Wednesday, July 22, 2009

The Power of Niagara

I picked Niagara Falls to talk about this week for three reasons. I was just there and have pictures of my own to post, I think it is interesting, and lastly, I’ll was there again on Saturday. There is a ton to write about, but what I think is the most alluring, other than its obvious natural beauty, is its history of hydro electricity. Niagara Falls is one of the 7 Natural Wonders of the World and was formed from the glaciers of The Last Ice Age. One thing that will be clearly absent from this blog is the idiotic stories of people going over the falls in a barrel. Dumb!

Today, there are power plants on either side of the continental border of Canada and the “US and A” (as Borat would say). These stations produce ¼ of the world’s hydro electric power. Hydro Electricity is created when energy is extracted from water by generators and turbines, returns the water with the same chemical make up. It is a renewable resource, and creates very little waste.

Even before the very beginnings of the use of electricity, Niagara Falls was a focus for generating power. In 1759, Daniel Joncairs dug a ditch to his nearby sawmill to power a water wheel from the Niagara River. Later on, Augustus and Peter Porter, brothers, purchased the rights to the Eastern rapids with plans to trench a hydraulic canal and reroute a portion of the water to a reservoir above. The water would then flow downward to the gorge and with the help of turbines, would power industrial machinery above.

In 1853, Niagara Falls Hydraulic Power and Manufacturing Co. was chartered. In following years, they successfully powered up the nearby city of Niagara Falls.
At that time, there was no way to run power a long distance because everything was run on direct current.

In the late 19th Century, The Niagara Power Co. offered a prize of $100,000 if someone could figure out how to get power to run longer distances. “Currently” it was running only about 2 miles. Enter Nikola Tesla. He won the contest with the principle of alternating current. He came up against a lot of resistance from Thomas Edison, his former teacher. Thomas Edison had previously developed alternating current, but it had a lot of 'bugs' and didn't work efficiently. He paid Tesla, while under his wing, a lot of money to further develop it. Shortly after, Nikola Tesla left Edison and introduced his latest development of alternating current. For the rest of his life, Edison discredited Tesla. The drama was “shocking”!

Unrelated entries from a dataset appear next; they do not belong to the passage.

==> src/flat_wrapper.sv <==
// flat-port wrapper written by rule: the top's interface ports become plain ports
module adcsc_dev_flat import adcsc_pkg::*;
#(
    parameter int SAMPLE_EDGES = SAMPLE_SHORT_EDGES,
    parameter int CONVERT_EDGES = CONV_EDGES
)
  (clk, arst_n, analogCode, channel, sampling, analogPowerDown, pins_chipSelectN, pins_sclk, pins_sdi, pins_frameSyncInputN, pins_conversionStartPinN, pins_powerDownPinN, pins_sdo, pins_sdoOeN, pins_eocIntN);
  adcsc_if pins_i ();
  input wire logic clk;
  input wire logic arst_n;
  input wire logic [RESULT_W-1:0] analogCode;
  output logic [2:0] channel;
  output logic sampling;
  output logic analogPowerDown;
  input wire logic [$bits(pins_i.chipSelectN)-1:0] pins_chipSelectN;
  input wire logic [$bits(pins_i.sclk)-1:0] pins_sclk;
  input wire logic [$bits(pins_i.sdi)-1:0] pins_sdi;
  input wire logic [$bits(pins_i.frameSyncInputN)-1:0] pins_frameSyncInputN;
  input wire logic [$bits(pins_i.conversionStartPinN)-1:0] pins_conversionStartPinN;
  input wire logic [$bits(pins_i.powerDownPinN)-1:0] pins_powerDownPinN;
  output wire logic [$bits(pins_i.sdo)-1:0] pins_sdo;
  output wire logic [$bits(pins_i.sdoOeN)-1:0] pins_sdoOeN;
  output wire logic [$bits(pins_i.eocIntN)-1:0] pins_eocIntN;
  assign pins_i.chipSelectN = pins_chipSelectN;
  assign pins_i.sclk = pins_sclk;
  assign pins_i.sdi = pins_sdi;
  assign pins_i.frameSyncInputN = pins_frameSyncInputN;
  assign pins_i.conversionStartPinN = pins_conversionStartPinN;
  assign pins_i.powerDownPinN = pins_powerDownPinN;
  assign pins_sdo = pins_i.sdo;
  assign pins_sdoOeN = pins_i.sdoOeN;
  assign pins_eocIntN = pins_i.eocIntN;
  adcsc_dev #(.SAMPLE_EDGES(SAMPLE_EDGES), .CONVERT_EDGES(CONVERT_EDGES)) u_core (.clk(clk), .arst_n(arst_n), .pins(pins_i), .analogCode(analogCode), .channel(channel), .sampling(sampling), .analogPowerDown(analogPowerDown));
endmodule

Today, we have alternating current/direct current or AC/DC. This means that now electricity can be run extremely long distances AND we would later have a late night bar anthem of drunk moms everywhere– “You Shook Me”. bleh!

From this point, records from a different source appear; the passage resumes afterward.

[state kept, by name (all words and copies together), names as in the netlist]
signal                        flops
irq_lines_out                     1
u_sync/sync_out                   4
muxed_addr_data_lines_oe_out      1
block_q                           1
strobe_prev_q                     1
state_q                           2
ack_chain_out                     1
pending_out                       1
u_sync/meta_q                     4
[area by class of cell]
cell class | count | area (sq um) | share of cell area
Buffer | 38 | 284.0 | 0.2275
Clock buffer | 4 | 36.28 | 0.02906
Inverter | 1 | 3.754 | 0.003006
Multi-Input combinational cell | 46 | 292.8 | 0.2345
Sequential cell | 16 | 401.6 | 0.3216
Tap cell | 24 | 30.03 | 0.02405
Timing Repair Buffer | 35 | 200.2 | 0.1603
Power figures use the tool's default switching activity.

Rumor has it that Mr. Tesla’s entry included this statement to Niagara Power:

“I’m the one that wants to be with you.
Deep inside I hope you feel it too. “

photo of Tesla from

(It’s not true…but…. I couldn’t resist!)

At this point in the late 1890’s and early 1900’s, power plants were being built on both sides of the border. This area did not escape tragedy, however. In 1895, the Schoelkopf Power Plant had a wall collapse from water seeping behind the rock face wall. In the morning, the workers noticed the wall leaking and attempted to slow it with sandbags. Too late! One worker died, but the others were luckily unhurt. I mention this to demonstrate that there was indeed struggle and failure when it came to the harnessing of the Falls. It was a long hard road full of shortages and not free of controversy. Another reason that I mention this is because THIS is MY WORST NIGHTMARE. If I believed in past lives, I would swear I was there to witness this. I am terrified of leaking and/or dripping water! Terrified!

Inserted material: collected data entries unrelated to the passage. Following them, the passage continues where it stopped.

==> src/logic/hsc_defs.vh <==
// constants for the multi-channel high-speed counter with target match
// Overview of operation
// - count input pulses, drive chosen output on match
// - set command drives high, clear drives low
// - matched output chosen from eight general outputs
// - reset input rising: stop and clear count
// - reset input falling: resume from cleared value
// - control bit0 clears and holds count zero
// - counting resumes only after rewrite clearing bit0
// - control bit1 disables counting of input pulses
// - control bit2 makes reset input ignored
// - control settings persist until rewritten for channel
// - top hex digit of control selects channel
// - each channel stores its own control code
// - 32-bit elapsed value, low word first
// - software reads and overwrites elapsed value
// - control command cancels armed compare, frees channel
// - control command clears pending match interrupt
// - in-progress flag set while compare armed
// - new compare refused while channel in progress
`ifndef HSC_DEFS_VH
`define HSC_DEFS_VH

// control word field layout
`define HSC_CTL_SWRST_BIT 0
`define HSC_CTL_CNTDIS_BIT 1
`define HSC_CTL_HWDIS_BIT 2
`define HSC_CTL_CANCEL_BIT 3
`define HSC_CTL_IRQCLR_BIT 4
`define HSC_CTL_CH_MSB 15
`define HSC_CTL_CH_LSB 12

// reset values
`define HSC_CTL_RESET 16'h0000
`define HSC_CNT_RESET 32'h0000_0000

// general outputs reachable by a match
`define HSC_NUM_OUTS 8
`define HSC_OUT_SEL_W 3

`endif

==> src/logic/hsc_top.v <==
// multi-channel high-speed counter with target-match output control
`timescale 1ns/1ps
`default_nettype none
`include "hsc_defs.vh"

module hsc_top #(
    parameter NCH = 4,   // number of counter channels
    parameter CHW = 2    // channel index width
) (
    input wire mclk_in,                 // controller clock, 200 MHz
    input wire nrst_in,                 // synchronous reset, active low
    input wire [NCH-1:0] cnt_a_in,      // count input a per channel (pin)
    input wire [NCH-1:0] cnt_b_in,      // count input b per channel (pin)
    input wire [NCH-1:0] rst_pin_in,    // reset input per channel (pin)
    input wire [NCH-1:0] two_phase_in,  // per channel input mode, static
    input wire ctl_wr_in,               // counter control command strobe
    input wire [15:0] ctl_word_in,      // counter control word
    input wire ev_wr_in,                // elapsed value write strobe
    input wire ev_rd_in,                // elapsed value read strobe
    input wire [CHW-1:0] ev_ch_in,      // channel for elapsed move
    input wire [15:0] ev_lo_in,         // elapsed count low word
    input wire [15:0] ev_hi_in,         // elapsed count high word
    input wire cmp_start_in,            // match command strobe
    input wire cmp_set_in,              // 1: set-output, 0: clear-output
    input wire [CHW-1:0] cmp_ch_in,     // match command channel
    input wire [31:0] cmp_target_in,    // target value
    input wire [2:0] cmp_out_sel_in,    // which general output
    output reg [15:0] ev_lo_out,        // read elapsed low word
    output reg [15:0] ev_hi_out,        // read elapsed high word
    output reg ev_rd_valid_out,         // read data valid pulse
    output reg cmp_ack_out,             // match command accepted pulse
    output reg cmp_refused_out,         // match command refused pulse
    output reg [`HSC_NUM_OUTS-1:0] gen_out,  // general outputs
    output reg [NCH-1:0] busy_out,      // in-progress flags
    output reg [NCH-1:0] irq_out,       // pending match interrupts
    output reg [NCH*16-1:0] ctl_store_out // stored control per channel
);

    // per-channel state
    reg [31:0] cnt_q [0:NCH-1];          // elapsed values
    reg [15:0] ctl_q [0:NCH-1];          // stored control codes
    reg [31:0] tgt_q [0:NCH-1];          // armed targets
    reg [2:0] sel_q [0:NCH-1];           // output chosen by the match
    reg [NCH-1:0] pol_q;                 // level driven on match
    wire [NCH-1:0] up_w;                 // decoded up pulses
    wire [NCH-1:0] dn_w;                 // decoded down pulses
    wire [NCH-1:0] rst_lvl_w;            // synced reset inputs
    reg [NCH-1:0] fire_w;                // match this cycle
    reg [NCH-1:0] ctl_hit_w; // control write names this channel
    // each process keeps its own loop index, so no variable has two writers

    // channel-selector decode, used by the control path only
    function sel_hit;
        input [3:0] sel;
        input integer ch;
        begin
            sel_hit = (sel == ch[3:0]);
        end
    endfunction

    // channel-index compare, shared by the move and match paths
    // the index is cut to CHW bits; callers pass 0..NCH-1 only
    function ch_hit;
        input [CHW-1:0] sel;
        input integer ch;
        begin
            ch_hit = (sel == ch[CHW-1:0]);
        end
    endfunction

    // input decoders, one per channel
    genvar g;
    generate
        for (g = 0; g < NCH; g = g + 1)
        begin : chan
            hsc_in_dec u_dec (
                .mclk_in(mclk_in),
                .nrst_in(nrst_in),
                .pin_a_in(cnt_a_in[g]),
                .pin_b_in(cnt_b_in[g]),
                .pin_rst_in(rst_pin_in[g]),
                .two_phase_in(two_phase_in[g]),
                .up_out(up_w[g]),
                .dn_out(dn_w[g]),
                .rst_lvl_out(rst_lvl_w[g])
            );
        end
    endgenerate

    // control-word channel decode, shared by store, cancel and irq clear
    always @*
    begin : ctl_dec
        integer i;
        ctl_hit_w = {NCH{1'b0}};
        for (i = 0; i < NCH; i = i + 1)
        begin
            // selectors at or above NCH hit nothing and are dropped
            ctl_hit_w[i] = ctl_wr_in &&
                sel_hit(ctl_word_in[`HSC_CTL_CH_MSB:`HSC_CTL_CH_LSB], i);
        end
    end

    // match detect on the live count
    always @*
    begin : fire_dec
        integer i;
        fire_w = {NCH{1'b0}};
        for (i = 0; i < NCH; i = i + 1)
        begin
            fire_w[i] = busy_out[i] && (cnt_q[i] == tgt_q[i]);
        end
    end

    // control store: latched per channel, held until rewritten
    always @(posedge mclk_in)
    begin : ctl_store
        integer i;
        for (i = 0; i < NCH; i = i + 1)
        begin
            if (!nrst_in)
            begin
                ctl_q[i] <= `HSC_CTL_RESET;
            end
            else if (ctl_hit_w[i])
            begin
                // only the addressed channel changes; the others keep theirs
                ctl_q[i] <= {4'h0, ctl_word_in[11:0]};
            end
        end
    end

    // stored codes readable flat
    // upper nibble of each stored word always reads zero
    always @*
    begin : ctl_flat
        integer i;
        ctl_store_out = {NCH*16{1'b0}};
        for (i = 0; i < NCH; i = i + 1)
        begin
            ctl_store_out[i*16 +: 16] = ctl_q[i];
        end
    end

    // elapsed counters
    // priority: sw reset, hw reset, move, then pulses
    always @(posedge mclk_in)
    begin : ev_count
        integer i;
        for (i = 0; i < NCH; i = i + 1)
        begin
            if (!nrst_in)
            begin
                cnt_q[i] <= `HSC_CNT_RESET;
            end
            else if (ctl_q[i][`HSC_CTL_SWRST_BIT])
            begin
                // held at zero until a rewrite clears bit0
                cnt_q[i] <= `HSC_CNT_RESET;
            end
            else if (rst_lvl_w[i] && !ctl_q[i][`HSC_CTL_HWDIS_BIT])
            begin
                // rise clears and stops; release resumes from zero
                cnt_q[i] <= `HSC_CNT_RESET;
            end
            else if (ev_wr_in && ch_hit(ev_ch_in, i))
            begin
                // a move loses to either reset, so a held zero stays zero
                cnt_q[i] <= {ev_hi_in, ev_lo_in};
            end
            else if (!ctl_q[i][`HSC_CTL_CNTDIS_BIT])
            begin
                // disabled channels drop pulses, they are not saved up
                if (up_w[i])
                begin
                    cnt_q[i] <= cnt_q[i] + 32'h0000_0001;
                end
                else if (dn_w[i])
                begin
                    cnt_q[i] <= cnt_q[i] - 32'h0000_0001;
                end
            end
        end
    end

    // elapsed read, low word and high word together
    always @(posedge mclk_in)
    begin
        if (!nrst_in)
        begin
            ev_lo_out <= 16'h0000;
            ev_hi_out <= 16'h0000;
            ev_rd_valid_out <= 1'b0;
        end
        else
        begin
            // data stands until the next read; only valid is a pulse
            ev_rd_valid_out <= ev_rd_in;
            if (ev_rd_in)
            begin
                ev_lo_out <= cnt_q[ev_ch_in][15:0];
                ev_hi_out <= cnt_q[ev_ch_in][31:16];
            end
        end
    end

    // compare arming, cancel and in-progress flags
    always @(posedge mclk_in)
    begin : arm_ctl
        integer i;
        if (!nrst_in)
        begin
            busy_out <= {NCH{1'b0}};
            pol_q <= {NCH{1'b0}};
            cmp_ack_out <= 1'b0;
            cmp_refused_out <= 1'b0;
            for (i = 0; i < NCH; i = i + 1)
            begin
                tgt_q[i] <= 32'h0000_0000;
                sel_q[i] <= 3'h0;
            end
        end
        else
        begin
            // busy decides refusal, so a cancel in the same cycle does not admit
            cmp_ack_out <= cmp_start_in && !busy_out[cmp_ch_in];
            cmp_refused_out <= cmp_start_in && busy_out[cmp_ch_in];
            for (i = 0; i < NCH; i = i + 1)
            begin
                // only an idle channel takes a new command
                if (cmp_start_in && ch_hit(cmp_ch_in, i) && !busy_out[i])
                begin
                    // target and output are captured once, at acceptance
                    busy_out[i] <= 1'b1;
                    tgt_q[i] <= cmp_target_in;
                    sel_q[i] <= cmp_out_sel_in;
                    pol_q[i] <= cmp_set_in;
                end
                else if (fire_w[i])
                begin
                    // a match frees the channel
                    busy_out[i] <= 1'b0;
                end
                else if (ctl_hit_w[i] && ctl_word_in[`HSC_CTL_CANCEL_BIT])
                begin
                    // cancel is taken even while busy, it is never refused
                    busy_out[i] <= 1'b0;
                end
            end
        end
    end

    // general outputs; higher channel wins if two hit the same output at once
    always @(posedge mclk_in)
    begin : gen_drive
        integer i;
        // outputs start low and move only on a match
        if (!nrst_in)
        begin
            gen_out <= {`HSC_NUM_OUTS{1'b0}};
        end
        else
        begin
            for (i = 0; i < NCH; i = i + 1)
            begin
                if (fire_w[i])
                begin
                    gen_out[sel_q[i]] <= pol_q[i];
                end
            end
        end
    end

    // match interrupts; a new match beats a clear in the same cycle
    always @(posedge mclk_in)
    begin : irq_flag
        integer i;
        // pending flags start clear after reset
        if (!nrst_in)
        begin
            irq_out <= {NCH{1'b0}};
        end
        else
        begin
            for (i = 0; i < NCH; i = i + 1)
            begin
                if (fire_w[i])
                begin
                    irq_out[i] <= 1'b1;
                end
                else if (ctl_hit_w[i] && ctl_word_in[`HSC_CTL_IRQCLR_BIT])
                begin
                    // clear only when no match lands in the same cycle
                    irq_out[i] <= 1'b0;
                end
            end
        end
    end

endmodule

`default_nettype wire

==> src/logic/hsc_in_dec.v <==
// input synchroniser and pulse decoder for one counter channel
`timescale 1ns/1ps
`default_nettype none

module hsc_in_dec (
    input wire mclk_in,          // controller clock
    input wire nrst_in,          // synchronous reset, active low
    input wire pin_a_in,         // count input a (pin)
    input wire pin_b_in,         // count input b (pin)
    input wire pin_rst_in,       // channel reset input (pin)
    input wire two_phase_in,     // 1: two-phase decode, 0: single-phase
    output reg up_out,           // one-cycle count-up pulse
    output reg dn_out,           // one-cycle count-down pulse
    output wire rst_lvl_out      // synchronised reset input level
);

    // two-flop synchronisers; stage 1 is read by stage 2 only
    reg [2:0] s1_q;
    reg [2:0] s2_q;
    reg [1:0] prev_q; // previous synced a/b for edge detect
    wire a_now;
    wire b_now;
    wire a_chg;
    wire b_chg;

    assign a_now = s2_q[0];
    assign b_now = s2_q[1];
    assign a_chg = a_now ^ prev_q[0];
    assign b_chg = b_now ^ prev_q[1];
    assign rst_lvl_out = s2_q[2];

    // synchroniser and history
    always @(posedge mclk_in)
    begin
        if (!nrst_in)
        begin
            s1_q <= 3'h0;
            s2_q <= 3'h0;
            prev_q <= 2'h0;
        end
        else
        begin
            s1_q <= {pin_rst_in, pin_b_in, pin_a_in};
            s2_q <= s1_q;
            prev_q <= {b_now, a_now};
        end
    end

    // pulse decode, registered
    always @(posedge mclk_in)
    begin
        if (!nrst_in)
        begin
            up_out <= 1'b0;
            dn_out <= 1'b0;
        end
        else if (two_phase_in)
        begin
            // one-phase-at-a-time change only; a double jump is a glitch, drop it
            up_out <= (a_chg ^ b_chg) & (a_now ^ prev_q[1]);
            dn_out <= (a_chg ^ b_chg) & ~(a_now ^ prev_q[1]);
        end
        else
        begin
            // single-phase: rising edge of a counts up
            up_out <= a_now & ~prev_q[0];
            dn_out <= 1'b0;
        end
    end

endmodule

`default_nettype wire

Old power plant on the Canadian side.

There have been many people and companies involved in the development of the power usage of Niagara Falls, and I can’t possibly cover it all. Today’s result is the United States operating the two major power plants with an output of 2,700,000 KW of power and Canada outputting 2,338,000 KW out of 5 different plants. It is also been said that the actual force of The Falls has been backed off because of the nearby power plants. Figures as much as 50% less water flow currently as opposed to its natural flow. Don’t worry, it’s still wicked!

One other note that I’d like to point out is that my parents were witness to when the Falls were turned off completely in 1969. They say they have pictures, but I would bet that the film is still in the camera, in the toy box, in the sewing room and that is pretty safe to say.


  1. Great article! Very interesting. Are you originally from that area, or Horseheads? Seems that a lot of people that I went to school with weren't born in the area...

  2. Nope! I was born in Elmira and lived in HHDS until I went to college. Nate lives up there now until we get married, then I am making him Southern Fried!